▸ Work instructions
From the entries below, transcribe exactly the lines between the line holding "3_3_place_gp | 1.29 | 0 | 0.129" and the line holding "4_1_cts | 1.27 | 0.950 | 0.132", inclusive; skip all other lines.

▸ Items from a dataset
[Start of section]

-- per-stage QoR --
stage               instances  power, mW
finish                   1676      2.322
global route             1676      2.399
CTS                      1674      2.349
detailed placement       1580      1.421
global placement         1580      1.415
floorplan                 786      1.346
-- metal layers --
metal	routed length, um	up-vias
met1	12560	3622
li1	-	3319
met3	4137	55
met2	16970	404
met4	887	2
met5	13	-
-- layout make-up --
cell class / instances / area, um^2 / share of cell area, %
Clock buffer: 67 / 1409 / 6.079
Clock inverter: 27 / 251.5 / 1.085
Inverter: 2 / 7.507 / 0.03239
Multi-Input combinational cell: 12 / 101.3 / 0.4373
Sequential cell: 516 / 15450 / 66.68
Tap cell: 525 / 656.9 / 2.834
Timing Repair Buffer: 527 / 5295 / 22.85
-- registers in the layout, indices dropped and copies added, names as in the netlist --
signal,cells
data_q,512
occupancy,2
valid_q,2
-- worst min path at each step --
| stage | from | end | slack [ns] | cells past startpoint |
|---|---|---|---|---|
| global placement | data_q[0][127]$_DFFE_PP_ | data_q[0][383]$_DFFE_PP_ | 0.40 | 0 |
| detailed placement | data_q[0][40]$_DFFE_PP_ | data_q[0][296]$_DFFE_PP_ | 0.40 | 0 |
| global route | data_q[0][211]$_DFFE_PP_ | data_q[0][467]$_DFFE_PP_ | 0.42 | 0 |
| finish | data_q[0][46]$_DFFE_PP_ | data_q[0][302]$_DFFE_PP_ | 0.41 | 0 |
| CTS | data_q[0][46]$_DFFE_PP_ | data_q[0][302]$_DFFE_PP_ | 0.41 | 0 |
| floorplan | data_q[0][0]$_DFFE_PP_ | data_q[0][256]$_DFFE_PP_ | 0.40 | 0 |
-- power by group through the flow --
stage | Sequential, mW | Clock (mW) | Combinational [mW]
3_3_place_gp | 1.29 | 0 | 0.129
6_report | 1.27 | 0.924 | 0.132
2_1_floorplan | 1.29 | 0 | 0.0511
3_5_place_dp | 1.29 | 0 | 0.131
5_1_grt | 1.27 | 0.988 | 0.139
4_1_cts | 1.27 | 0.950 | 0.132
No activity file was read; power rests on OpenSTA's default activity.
**config.mk**
```make
export PLATFORM = sky130hd
export DESIGN_NAME = pipelined_mac_flat
export DESIGN_NICKNAME = d
export VERILOG_FILES = /design/src/rtl/pipelined_mac_if.sv /design/src/rtl/pipelined_mac.sv /design/src/flat_wrapper.sv
export SDC_FILE = /design/constraint.sdc
export NUM_CORES = 1
export LEC_CHECK = 0
export BUFFER_PORTS_ARGS = -buffer_cell sky130_fd_sc_hd__buf_2
export CAP_MARGIN = 25
export CORE_UTILIZATION = 50
export CTS_BUF_LIST = sky130_fd_sc_hd__clkbuf_8
export DETAILED_ROUTE_END_ITERATION = 7
export GPL_ROUTABILITY_DRIVEN = 1
export PLACE_DENSITY = 0.77
export SLEW_MARGIN = 10
export SYNTH_ARGS = -nofsm -noshare
export SYNTH_HDL_FRONTEND = slang
export SYNTH_SLANG_ARGS = --single-unit
```
**constraint.sdc**
```tcl
create_clock -name clk_i -period 22.3 [get_ports clk_i]
set_input_delay 6.69 -clock clk_i [delete_from_list [all_inputs] [get_ports clk_i]]
set_output_delay 6.69 -clock clk_i [all_outputs]
set_load 0.01 [all_outputs]
```
$ cat config.mk
export PLATFORM = sky130hd
export DESIGN_NAME = image_burster
export DESIGN_NICKNAME = d
export VERILOG_FILES = /design/src/rtl/image_burster.sv
export SDC_FILE = /design/constraint.sdc
export NUM_CORES = 2
export LEC_CHECK = 0
export ABC_CLOCK_PERIOD_IN_PS = 4350
export CAP_MARGIN = 20
export CORE_MARGIN = 1
export CORE_UTILIZATION = 55
export CTS_BUF_LIST = sky130_fd_sc_hd__clkbuf_8
export DETAILED_ROUTE_END_ITERATION = 12
export GPL_TIMING_DRIVEN = 1
export PLACE_DENSITY = 0.71
export SYNTH_ARGS = -nofsm -noshare
export SYNTH_HDL_FRONTEND = slang
export SYNTH_MEMORY_MAX_BITS = 65536
export SYNTH_SLANG_ARGS = --single-unit
$ cat constraint.sdc
create_clock -name clk -period 4.35 [get_ports clk]
set_clock_uncertainty 0.2 [all_clocks]
set_input_delay 0.435 -clock clk [delete_from_list [all_inputs] [get_ports clk]]
set_output_delay 0.435 -clock clk [all_outputs]
set_load 0.02 [all_outputs]
$ cat src/rtl/image_burster.sv
// Ping-pong image buffer: absorbs a gapped input stream and replays each
// complete image as one contiguous burst of 2^LOG2_IMG_SIZE words.
module image_burster #(
  parameter int NO_CH         = 2,
  parameter int LOG2_IMG_SIZE = 10,
  parameter int THROUGHPUT    = 1,
  parameter int GAP           = 0
) (
  input  logic             clk,
  input  logic             rst,
  input  logic             vld_in,
  input  logic [NO_CH-1:0] data_in  [THROUGHPUT-1:0],
  output logic             rdy_out,
  output logic             vld_out,
  output logic [NO_CH-1:0] data_out [THROUGHPUT-1:0],
  output logic             last_out
);

  localparam int         W       = NO_CH * THROUGHPUT;
  localparam int         DEPTH   = 1 << LOG2_IMG_SIZE;
  localparam logic [1:0] GAP_CYC = 2'(GAP);

  typedef enum logic [1:0] {EMPTY, FILLING, FULL, DRAINING} buf_state_t;
  typedef enum logic {RD_IDLE, RD_BURST} rd_state_t;

  buf_state_t               buf_state [2];
  rd_state_t                rd_state;
  logic                     wr_sel;
  logic                     rd_sel;
  logic                     rel_pend;
  logic [LOG2_IMG_SIZE-1:0] wr_cntr;
  logic [LOG2_IMG_SIZE-1:0] rd_cntr;
  logic [1:0]               gap_cntr;
  logic [W-1:0]             mem [2][DEPTH];
  logic [W-1:0]             wr_word;
  logic [W-1:0]             rd_word;
  logic                     wr_en;
  logic                     rd_start;
  logic                     rd_issue;
  logic                     rd_final;

  always_comb begin
    wr_word = '0;
    for (int unsigned i = 0; i < THROUGHPUT; i++)
      wr_word[i*NO_CH +: NO_CH] = data_in[i];
  end

  always_comb begin
    for (int unsigned i = 0; i < THROUGHPUT; i++)
      data_out[i] = rd_word[i*NO_CH +: NO_CH];
  end

  assign rdy_out  = !rst && (buf_state[wr_sel] == EMPTY || buf_state[wr_sel] == FILLING);
  assign wr_en    = vld_in && rdy_out;
  assign rd_start = (rd_state == RD_IDLE) && (buf_state[rd_sel] == FULL) && (gap_cntr == 2'd0);
  assign rd_issue = !rst && ((rd_state == RD_BURST) || rd_start);
  assign rd_final = &rd_cntr;

  // Buffer storage and output word register are left unreset; rd_word only
  // changes on an issued read, so data_out holds while vld_out is low.
  always_ff @(posedge clk) begin
    if (wr_en)
      mem[wr_sel][wr_cntr] <= wr_word;
    if (rd_issue)
      rd_word <= mem[rd_sel][rd_cntr];
  end

  always_ff @(posedge clk) begin
    if (rst) begin
      buf_state[0] <= EMPTY;
      buf_state[1] <= EMPTY;
      wr_sel       <= 1'b0;
      rd_sel       <= 1'b0;
      wr_cntr      <= '0;
      rd_cntr      <= '0;
      rd_state     <= RD_IDLE;
      gap_cntr     <= '0;
      rel_pend     <= 1'b0;
      vld_out      <= 1'b0;
      last_out     <= 1'b0;
    end else begin
      if (wr_en) begin
        wr_cntr <= wr_cntr + 1'b1;
        if (&wr_cntr) begin
          buf_state[wr_sel] <= FULL;
          wr_sel            <= ~wr_sel;
        end else begin
          buf_state[wr_sel] <= FILLING;
        end
      end

      // rd_sel already points at the next buffer, so the drained one is ~rd_sel;
      // releasing it one edge late keeps it unwritable while its last word is out.
      rel_pend <= 1'b0;
      if (rel_pend)
        buf_state[~rd_sel] <= EMPTY;

      vld_out  <= rd_issue;
      last_out <= rd_issue && rd_final;

      if (rd_issue) begin
        if (rd_start)
          buf_state[rd_sel] <= DRAINING;
        if (rd_final) begin
          rd_cntr  <= '0;
          rd_state <= RD_IDLE;
          rd_sel   <= ~rd_sel;
          rel_pend <= 1'b1;
          gap_cntr <= GAP_CYC;
        end else begin
          rd_cntr  <= rd_cntr + 1'b1;
          rd_state <= RD_BURST;
        end
      end else if (gap_cntr != 2'd0) begin
        gap_cntr <= gap_cntr - 1'b1;
      end
    end
  end

endmodule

[End of section]

▸ Your solution
3_3_place_gp | 1.29 | 0 | 0.129
6_report | 1.27 | 0.924 | 0.132
2_1_floorplan | 1.29 | 0 | 0.0511
3_5_place_dp | 1.29 | 0 | 0.131
5_1_grt | 1.27 | 0.988 | 0.139
4_1_cts | 1.27 | 0.950 | 0.132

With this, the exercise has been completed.